### RECORDS TO USE
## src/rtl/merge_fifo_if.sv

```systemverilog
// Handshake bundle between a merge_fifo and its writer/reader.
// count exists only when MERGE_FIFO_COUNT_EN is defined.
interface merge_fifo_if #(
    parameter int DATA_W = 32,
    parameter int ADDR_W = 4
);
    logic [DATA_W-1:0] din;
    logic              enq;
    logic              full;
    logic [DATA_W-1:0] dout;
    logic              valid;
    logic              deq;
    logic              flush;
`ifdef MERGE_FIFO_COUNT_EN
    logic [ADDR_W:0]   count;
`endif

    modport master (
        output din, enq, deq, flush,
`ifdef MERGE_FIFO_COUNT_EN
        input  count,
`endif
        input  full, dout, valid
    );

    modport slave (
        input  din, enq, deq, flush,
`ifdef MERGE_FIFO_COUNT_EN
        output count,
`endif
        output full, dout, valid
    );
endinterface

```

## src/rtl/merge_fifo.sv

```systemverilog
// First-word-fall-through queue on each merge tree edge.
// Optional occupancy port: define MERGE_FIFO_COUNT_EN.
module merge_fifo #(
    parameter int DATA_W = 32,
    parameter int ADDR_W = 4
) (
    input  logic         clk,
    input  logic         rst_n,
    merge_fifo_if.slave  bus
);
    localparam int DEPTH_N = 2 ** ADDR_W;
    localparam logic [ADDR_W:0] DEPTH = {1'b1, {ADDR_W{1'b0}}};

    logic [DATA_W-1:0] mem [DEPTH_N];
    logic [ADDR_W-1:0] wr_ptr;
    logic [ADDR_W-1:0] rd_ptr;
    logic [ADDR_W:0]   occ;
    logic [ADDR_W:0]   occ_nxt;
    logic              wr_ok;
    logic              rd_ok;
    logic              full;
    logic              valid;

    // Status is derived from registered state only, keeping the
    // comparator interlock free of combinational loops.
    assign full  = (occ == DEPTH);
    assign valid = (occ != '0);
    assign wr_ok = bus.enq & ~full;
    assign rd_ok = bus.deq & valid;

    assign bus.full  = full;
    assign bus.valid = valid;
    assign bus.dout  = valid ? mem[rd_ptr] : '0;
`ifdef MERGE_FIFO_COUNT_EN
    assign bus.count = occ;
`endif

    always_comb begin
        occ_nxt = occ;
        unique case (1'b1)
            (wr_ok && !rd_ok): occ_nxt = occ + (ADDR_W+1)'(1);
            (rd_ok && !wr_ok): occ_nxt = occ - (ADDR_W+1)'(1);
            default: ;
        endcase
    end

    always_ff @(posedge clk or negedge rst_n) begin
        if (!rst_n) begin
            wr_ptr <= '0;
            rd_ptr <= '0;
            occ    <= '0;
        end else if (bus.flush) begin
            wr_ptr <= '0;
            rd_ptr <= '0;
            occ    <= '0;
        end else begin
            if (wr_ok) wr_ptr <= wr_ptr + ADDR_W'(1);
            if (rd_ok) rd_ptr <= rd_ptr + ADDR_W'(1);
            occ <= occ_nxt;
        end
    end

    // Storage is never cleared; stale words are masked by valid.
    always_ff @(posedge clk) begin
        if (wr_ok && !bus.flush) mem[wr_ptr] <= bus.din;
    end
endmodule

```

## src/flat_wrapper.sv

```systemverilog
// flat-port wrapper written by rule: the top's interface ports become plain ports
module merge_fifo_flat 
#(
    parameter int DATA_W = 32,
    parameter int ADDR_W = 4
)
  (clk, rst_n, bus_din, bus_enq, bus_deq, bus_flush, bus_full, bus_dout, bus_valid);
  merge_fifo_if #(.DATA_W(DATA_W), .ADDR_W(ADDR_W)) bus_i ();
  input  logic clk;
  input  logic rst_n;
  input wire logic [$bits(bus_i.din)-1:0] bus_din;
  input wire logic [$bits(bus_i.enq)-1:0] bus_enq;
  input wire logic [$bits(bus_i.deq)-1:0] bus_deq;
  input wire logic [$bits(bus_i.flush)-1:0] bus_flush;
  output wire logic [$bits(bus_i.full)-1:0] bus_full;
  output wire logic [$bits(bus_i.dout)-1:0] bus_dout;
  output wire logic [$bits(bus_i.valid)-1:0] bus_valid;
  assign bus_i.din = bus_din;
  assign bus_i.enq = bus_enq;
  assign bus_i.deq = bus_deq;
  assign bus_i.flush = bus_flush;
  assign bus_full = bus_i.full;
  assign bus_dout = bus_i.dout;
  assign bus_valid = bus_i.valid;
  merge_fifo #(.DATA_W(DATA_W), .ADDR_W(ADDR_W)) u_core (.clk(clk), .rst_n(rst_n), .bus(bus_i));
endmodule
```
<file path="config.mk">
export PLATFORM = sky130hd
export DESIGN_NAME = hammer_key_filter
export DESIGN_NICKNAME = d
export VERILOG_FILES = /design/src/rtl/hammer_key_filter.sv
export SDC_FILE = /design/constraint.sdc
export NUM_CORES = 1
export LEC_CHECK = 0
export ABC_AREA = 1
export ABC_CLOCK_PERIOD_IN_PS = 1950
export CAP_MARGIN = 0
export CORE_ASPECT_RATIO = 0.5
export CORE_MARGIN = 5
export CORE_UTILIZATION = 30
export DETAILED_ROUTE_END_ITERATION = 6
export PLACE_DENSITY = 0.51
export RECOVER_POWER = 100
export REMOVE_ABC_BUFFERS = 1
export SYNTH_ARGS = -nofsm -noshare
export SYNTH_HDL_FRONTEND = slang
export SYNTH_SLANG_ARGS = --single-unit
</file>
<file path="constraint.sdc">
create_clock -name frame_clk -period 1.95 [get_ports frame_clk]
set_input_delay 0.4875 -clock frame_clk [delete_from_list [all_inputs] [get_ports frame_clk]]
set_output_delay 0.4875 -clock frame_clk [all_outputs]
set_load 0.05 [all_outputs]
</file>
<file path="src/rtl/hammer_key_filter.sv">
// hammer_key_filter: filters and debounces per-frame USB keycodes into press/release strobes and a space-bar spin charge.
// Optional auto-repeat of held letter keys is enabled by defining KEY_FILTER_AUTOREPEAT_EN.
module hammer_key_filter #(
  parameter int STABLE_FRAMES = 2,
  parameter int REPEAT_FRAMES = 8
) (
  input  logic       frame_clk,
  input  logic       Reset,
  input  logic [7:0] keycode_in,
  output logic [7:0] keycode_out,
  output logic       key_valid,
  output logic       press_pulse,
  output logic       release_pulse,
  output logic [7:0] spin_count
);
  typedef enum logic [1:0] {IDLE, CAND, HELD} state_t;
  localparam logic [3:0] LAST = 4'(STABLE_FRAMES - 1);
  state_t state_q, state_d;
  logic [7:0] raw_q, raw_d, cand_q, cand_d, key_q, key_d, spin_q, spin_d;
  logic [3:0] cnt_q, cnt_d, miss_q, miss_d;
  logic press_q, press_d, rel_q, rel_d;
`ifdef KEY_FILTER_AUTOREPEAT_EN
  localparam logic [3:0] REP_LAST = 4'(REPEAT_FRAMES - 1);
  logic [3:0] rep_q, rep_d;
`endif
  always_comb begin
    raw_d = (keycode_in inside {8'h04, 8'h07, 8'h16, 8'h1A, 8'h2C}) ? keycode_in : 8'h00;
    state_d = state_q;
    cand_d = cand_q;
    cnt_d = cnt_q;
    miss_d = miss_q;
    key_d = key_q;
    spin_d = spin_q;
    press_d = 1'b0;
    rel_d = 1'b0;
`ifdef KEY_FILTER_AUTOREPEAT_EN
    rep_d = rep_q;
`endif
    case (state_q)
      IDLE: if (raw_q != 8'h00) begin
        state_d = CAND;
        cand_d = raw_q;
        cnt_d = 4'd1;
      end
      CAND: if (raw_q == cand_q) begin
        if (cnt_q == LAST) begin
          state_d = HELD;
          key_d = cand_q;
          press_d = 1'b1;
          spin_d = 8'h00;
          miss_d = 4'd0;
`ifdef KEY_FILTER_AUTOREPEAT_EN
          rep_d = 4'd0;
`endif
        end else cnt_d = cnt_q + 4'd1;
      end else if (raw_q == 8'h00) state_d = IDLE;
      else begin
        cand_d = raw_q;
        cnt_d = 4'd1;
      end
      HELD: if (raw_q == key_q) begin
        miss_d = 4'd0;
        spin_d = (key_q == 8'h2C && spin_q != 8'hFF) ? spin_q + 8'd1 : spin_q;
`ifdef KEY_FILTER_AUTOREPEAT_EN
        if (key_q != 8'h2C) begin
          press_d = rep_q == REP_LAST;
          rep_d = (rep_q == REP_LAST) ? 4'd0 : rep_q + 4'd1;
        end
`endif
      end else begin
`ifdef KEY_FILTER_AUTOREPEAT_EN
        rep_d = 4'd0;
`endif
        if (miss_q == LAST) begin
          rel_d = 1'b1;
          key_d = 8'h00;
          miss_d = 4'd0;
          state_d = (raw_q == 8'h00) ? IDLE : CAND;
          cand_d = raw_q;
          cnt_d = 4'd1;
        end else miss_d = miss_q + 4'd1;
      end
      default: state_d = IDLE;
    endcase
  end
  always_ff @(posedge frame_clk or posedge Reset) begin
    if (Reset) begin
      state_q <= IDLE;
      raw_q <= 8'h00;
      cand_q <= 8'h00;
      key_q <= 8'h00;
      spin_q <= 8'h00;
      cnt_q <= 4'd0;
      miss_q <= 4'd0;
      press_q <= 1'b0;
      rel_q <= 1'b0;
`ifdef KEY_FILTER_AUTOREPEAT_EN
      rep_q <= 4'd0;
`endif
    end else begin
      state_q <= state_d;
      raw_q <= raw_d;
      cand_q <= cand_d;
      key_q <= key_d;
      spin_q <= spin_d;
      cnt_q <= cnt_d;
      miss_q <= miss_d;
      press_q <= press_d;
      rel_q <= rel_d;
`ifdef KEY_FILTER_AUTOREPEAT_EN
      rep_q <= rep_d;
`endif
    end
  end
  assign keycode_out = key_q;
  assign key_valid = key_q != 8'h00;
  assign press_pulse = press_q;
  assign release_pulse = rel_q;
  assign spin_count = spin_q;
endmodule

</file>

==

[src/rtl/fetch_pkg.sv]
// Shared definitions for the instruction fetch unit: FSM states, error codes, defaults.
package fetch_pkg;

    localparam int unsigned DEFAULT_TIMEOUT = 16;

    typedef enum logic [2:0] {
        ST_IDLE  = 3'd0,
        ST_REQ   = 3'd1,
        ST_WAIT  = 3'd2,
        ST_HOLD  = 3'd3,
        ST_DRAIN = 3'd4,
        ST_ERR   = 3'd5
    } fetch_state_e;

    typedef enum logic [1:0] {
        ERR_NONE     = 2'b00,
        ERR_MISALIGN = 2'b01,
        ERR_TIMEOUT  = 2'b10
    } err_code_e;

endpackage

* * *

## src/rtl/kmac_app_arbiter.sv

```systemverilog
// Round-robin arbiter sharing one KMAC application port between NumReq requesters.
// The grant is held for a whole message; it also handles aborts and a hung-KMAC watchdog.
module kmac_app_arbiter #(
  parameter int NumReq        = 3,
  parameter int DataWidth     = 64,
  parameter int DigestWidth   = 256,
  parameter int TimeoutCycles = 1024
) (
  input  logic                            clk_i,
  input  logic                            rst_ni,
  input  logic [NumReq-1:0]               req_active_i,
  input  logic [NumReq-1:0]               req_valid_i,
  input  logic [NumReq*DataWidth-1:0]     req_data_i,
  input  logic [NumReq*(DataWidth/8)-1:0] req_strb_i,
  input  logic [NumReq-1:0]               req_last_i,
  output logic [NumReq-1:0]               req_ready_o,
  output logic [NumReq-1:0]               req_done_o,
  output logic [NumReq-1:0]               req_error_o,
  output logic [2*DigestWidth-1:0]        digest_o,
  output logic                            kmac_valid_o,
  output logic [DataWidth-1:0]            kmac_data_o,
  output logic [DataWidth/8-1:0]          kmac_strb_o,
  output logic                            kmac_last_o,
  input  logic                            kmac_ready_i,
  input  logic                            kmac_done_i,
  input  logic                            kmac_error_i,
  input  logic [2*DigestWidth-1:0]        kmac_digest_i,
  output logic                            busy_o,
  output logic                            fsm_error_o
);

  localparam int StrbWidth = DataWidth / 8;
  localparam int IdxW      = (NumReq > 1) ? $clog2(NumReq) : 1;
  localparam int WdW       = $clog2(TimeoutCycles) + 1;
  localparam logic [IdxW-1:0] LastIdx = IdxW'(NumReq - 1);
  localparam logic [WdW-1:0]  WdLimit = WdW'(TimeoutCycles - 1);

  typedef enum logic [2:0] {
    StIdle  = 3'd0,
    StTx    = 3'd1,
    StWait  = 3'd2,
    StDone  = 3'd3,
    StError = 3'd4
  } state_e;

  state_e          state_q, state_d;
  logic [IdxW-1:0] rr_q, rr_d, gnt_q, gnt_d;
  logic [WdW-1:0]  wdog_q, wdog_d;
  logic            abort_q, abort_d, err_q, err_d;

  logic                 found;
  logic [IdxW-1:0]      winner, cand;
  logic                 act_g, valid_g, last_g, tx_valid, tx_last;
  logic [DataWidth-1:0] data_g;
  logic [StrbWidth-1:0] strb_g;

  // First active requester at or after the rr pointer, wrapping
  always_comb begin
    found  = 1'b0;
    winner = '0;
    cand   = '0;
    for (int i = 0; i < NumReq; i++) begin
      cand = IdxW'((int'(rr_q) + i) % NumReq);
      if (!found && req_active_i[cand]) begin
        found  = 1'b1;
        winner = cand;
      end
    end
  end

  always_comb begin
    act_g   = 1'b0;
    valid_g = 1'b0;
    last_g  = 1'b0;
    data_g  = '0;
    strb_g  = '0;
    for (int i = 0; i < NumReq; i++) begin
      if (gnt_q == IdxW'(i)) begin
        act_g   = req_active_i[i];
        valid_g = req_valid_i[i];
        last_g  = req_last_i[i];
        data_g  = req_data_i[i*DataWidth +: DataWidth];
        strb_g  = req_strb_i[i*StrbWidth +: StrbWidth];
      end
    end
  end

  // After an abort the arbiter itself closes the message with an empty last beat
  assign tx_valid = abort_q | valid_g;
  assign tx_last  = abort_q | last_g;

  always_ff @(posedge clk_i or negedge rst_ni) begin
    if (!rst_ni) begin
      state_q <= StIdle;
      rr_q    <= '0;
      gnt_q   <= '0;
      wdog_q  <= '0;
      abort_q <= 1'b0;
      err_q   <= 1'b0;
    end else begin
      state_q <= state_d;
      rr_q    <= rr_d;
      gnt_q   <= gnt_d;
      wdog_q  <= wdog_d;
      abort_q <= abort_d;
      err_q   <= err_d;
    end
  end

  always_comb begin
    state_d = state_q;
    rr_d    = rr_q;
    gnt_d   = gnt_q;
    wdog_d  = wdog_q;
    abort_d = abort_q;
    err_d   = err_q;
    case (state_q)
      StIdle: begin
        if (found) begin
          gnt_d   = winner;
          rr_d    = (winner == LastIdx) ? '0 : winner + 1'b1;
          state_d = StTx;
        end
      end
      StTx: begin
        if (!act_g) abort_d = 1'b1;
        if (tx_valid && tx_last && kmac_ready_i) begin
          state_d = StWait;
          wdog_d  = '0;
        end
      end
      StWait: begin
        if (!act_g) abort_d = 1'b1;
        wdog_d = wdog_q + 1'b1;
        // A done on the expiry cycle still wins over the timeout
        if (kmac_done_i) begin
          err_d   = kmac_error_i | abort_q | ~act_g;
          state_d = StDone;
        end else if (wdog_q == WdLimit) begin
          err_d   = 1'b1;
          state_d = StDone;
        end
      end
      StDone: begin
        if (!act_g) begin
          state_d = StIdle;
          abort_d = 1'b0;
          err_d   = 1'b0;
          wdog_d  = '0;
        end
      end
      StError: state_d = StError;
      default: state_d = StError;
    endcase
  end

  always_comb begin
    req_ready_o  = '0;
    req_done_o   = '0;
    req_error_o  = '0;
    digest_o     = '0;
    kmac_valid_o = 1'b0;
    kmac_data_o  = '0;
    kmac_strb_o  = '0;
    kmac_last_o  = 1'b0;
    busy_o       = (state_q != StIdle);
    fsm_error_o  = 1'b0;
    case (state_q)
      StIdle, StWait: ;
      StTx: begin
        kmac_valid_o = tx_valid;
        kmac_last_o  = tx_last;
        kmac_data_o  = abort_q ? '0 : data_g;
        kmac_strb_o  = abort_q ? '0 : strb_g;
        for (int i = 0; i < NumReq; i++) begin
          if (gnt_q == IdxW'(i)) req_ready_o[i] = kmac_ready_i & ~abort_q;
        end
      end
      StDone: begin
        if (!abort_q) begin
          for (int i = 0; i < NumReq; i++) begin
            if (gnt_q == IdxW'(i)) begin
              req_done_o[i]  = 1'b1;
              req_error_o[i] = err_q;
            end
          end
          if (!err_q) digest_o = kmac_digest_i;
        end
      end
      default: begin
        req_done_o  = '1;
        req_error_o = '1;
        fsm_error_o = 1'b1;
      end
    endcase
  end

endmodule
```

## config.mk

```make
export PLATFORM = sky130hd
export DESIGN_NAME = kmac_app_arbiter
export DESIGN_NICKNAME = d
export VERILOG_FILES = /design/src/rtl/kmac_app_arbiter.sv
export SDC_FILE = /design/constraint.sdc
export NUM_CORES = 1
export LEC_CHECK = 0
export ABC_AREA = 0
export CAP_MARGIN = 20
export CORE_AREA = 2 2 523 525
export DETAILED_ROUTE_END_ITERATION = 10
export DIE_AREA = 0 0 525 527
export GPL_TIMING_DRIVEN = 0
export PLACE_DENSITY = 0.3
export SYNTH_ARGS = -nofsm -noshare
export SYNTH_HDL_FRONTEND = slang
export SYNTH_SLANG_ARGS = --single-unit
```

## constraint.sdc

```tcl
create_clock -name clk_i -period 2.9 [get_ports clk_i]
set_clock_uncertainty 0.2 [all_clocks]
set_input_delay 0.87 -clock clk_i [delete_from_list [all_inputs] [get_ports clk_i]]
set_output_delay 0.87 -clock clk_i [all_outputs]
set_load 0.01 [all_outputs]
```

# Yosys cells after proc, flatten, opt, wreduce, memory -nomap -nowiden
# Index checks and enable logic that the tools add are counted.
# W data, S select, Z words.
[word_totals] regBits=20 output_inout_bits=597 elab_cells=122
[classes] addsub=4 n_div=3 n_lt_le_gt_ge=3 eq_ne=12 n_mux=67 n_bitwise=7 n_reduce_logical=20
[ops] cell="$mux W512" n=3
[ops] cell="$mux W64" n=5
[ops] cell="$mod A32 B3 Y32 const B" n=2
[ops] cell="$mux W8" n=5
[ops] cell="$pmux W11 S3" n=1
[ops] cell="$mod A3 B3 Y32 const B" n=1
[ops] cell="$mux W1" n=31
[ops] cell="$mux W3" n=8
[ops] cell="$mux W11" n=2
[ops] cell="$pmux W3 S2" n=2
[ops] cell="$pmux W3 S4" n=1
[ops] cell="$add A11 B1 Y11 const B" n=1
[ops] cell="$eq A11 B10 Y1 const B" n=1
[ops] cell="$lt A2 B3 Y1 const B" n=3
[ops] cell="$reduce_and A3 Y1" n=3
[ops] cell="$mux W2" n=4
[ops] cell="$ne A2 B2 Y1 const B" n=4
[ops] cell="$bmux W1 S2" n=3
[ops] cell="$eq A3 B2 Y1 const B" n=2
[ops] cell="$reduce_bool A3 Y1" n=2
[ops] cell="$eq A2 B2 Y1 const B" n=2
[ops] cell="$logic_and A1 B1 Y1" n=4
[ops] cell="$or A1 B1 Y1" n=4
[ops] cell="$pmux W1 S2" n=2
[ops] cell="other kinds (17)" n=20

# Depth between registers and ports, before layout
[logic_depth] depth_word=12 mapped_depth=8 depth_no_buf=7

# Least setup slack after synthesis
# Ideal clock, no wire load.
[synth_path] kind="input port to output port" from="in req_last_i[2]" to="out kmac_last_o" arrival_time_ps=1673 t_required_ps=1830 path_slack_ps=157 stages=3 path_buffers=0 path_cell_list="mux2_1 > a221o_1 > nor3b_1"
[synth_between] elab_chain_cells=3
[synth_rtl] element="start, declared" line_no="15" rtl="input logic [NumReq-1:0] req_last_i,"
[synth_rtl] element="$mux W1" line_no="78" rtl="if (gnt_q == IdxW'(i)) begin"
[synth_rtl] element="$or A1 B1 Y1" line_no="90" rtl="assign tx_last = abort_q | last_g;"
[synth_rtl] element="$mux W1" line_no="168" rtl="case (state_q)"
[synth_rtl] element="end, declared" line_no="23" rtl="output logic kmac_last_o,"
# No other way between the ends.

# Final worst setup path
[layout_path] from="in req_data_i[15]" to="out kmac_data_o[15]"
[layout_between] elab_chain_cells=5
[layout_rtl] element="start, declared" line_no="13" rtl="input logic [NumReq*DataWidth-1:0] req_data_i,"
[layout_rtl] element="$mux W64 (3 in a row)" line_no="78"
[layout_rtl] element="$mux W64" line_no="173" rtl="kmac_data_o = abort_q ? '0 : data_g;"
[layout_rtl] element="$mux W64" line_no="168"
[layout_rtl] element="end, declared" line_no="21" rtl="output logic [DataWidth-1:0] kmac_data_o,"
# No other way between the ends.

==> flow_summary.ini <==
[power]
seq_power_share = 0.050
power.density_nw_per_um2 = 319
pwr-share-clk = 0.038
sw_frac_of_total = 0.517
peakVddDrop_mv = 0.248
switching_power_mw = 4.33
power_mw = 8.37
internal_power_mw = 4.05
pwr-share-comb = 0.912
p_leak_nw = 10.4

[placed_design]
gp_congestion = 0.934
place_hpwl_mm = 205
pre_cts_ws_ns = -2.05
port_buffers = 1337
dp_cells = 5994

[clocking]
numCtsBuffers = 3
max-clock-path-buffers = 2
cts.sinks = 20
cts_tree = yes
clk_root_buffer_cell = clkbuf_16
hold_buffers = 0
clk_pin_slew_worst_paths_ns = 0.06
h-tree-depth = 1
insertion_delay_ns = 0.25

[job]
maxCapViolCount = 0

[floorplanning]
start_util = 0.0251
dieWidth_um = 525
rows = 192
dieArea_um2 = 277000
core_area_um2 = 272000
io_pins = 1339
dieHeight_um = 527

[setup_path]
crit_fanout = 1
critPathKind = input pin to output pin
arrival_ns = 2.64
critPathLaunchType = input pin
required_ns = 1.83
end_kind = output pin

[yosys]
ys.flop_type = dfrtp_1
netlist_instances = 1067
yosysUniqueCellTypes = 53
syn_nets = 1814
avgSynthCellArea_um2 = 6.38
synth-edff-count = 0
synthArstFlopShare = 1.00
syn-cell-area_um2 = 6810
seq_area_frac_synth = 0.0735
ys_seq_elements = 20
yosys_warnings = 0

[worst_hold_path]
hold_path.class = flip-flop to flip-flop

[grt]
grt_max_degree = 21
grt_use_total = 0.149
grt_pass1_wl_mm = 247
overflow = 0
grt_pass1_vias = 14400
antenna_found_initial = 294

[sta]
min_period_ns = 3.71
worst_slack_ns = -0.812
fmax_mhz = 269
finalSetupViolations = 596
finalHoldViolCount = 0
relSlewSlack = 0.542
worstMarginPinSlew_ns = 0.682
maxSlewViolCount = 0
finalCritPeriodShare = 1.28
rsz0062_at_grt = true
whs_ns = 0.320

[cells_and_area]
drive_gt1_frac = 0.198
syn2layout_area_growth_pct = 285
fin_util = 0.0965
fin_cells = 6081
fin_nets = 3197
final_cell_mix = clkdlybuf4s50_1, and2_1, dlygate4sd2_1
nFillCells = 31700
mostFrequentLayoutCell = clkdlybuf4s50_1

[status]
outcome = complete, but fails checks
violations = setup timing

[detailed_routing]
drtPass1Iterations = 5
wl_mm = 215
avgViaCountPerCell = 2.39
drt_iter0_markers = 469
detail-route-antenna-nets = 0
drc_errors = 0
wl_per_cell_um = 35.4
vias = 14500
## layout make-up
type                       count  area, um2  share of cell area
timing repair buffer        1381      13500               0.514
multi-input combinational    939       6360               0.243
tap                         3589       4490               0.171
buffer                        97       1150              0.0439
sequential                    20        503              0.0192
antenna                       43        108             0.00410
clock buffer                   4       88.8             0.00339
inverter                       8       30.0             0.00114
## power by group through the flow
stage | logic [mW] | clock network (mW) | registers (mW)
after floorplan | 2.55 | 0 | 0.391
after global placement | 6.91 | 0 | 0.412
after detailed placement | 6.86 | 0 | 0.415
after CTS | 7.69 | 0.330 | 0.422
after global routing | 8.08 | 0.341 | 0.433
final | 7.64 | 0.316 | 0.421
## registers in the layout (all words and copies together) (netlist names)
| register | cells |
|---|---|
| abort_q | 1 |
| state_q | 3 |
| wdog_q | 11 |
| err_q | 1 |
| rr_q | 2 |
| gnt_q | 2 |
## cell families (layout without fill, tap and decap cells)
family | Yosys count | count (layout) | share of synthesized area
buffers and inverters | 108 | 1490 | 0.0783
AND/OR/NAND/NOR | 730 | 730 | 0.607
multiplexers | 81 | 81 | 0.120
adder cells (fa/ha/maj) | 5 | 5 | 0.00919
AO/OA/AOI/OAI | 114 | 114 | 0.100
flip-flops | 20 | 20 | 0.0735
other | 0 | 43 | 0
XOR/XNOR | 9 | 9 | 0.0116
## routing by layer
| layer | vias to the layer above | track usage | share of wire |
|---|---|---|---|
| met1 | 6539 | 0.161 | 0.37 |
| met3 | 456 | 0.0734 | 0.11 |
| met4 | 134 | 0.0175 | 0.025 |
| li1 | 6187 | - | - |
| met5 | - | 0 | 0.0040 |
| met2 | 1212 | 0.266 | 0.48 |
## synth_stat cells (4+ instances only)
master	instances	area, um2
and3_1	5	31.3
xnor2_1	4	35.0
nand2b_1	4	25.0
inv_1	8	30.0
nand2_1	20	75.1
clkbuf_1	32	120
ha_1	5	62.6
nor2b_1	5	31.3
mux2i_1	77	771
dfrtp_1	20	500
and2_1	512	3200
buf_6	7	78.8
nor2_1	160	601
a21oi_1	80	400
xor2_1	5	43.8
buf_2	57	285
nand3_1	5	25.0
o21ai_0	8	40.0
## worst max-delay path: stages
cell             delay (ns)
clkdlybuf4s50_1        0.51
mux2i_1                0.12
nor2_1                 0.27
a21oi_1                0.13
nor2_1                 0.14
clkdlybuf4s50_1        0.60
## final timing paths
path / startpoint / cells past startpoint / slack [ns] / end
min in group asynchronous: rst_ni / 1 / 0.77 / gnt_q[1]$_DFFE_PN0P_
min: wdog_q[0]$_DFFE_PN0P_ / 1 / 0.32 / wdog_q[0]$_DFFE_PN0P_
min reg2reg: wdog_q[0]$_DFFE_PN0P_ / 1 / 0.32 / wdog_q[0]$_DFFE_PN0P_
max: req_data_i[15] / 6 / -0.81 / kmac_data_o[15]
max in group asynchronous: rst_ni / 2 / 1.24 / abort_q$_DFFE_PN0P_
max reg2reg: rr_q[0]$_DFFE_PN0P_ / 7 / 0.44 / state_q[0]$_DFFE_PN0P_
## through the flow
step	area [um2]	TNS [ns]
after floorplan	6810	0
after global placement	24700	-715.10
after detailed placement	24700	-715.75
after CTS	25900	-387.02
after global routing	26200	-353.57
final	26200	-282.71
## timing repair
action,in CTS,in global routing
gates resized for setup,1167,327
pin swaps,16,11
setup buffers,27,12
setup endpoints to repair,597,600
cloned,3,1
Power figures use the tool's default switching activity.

### WHAT YOU NEED TO DO
Copy the stretch of the records above that runs from the line with "if (miss_q == LAST) begin" through the line with "spin_q <= 8'h00;". Both end lines belong in the copy, and nothing else does.

### RESULT OF THIS TASK
        if (miss_q == LAST) begin
          rel_d = 1'b1;
          key_d = 8'h00;
          miss_d = 4'd0;
          state_d = (raw_q == 8'h00) ? IDLE : CAND;
          cand_d = raw_q;
          cnt_d = 4'd1;
        end else miss_d = miss_q + 4'd1;
      end
      default: state_d = IDLE;
    endcase
  end
  always_ff @(posedge frame_clk or posedge Reset) begin
    if (Reset) begin
      state_q <= IDLE;
      raw_q <= 8'h00;
      cand_q <= 8'h00;
      key_q <= 8'h00;
      spin_q <= 8'h00;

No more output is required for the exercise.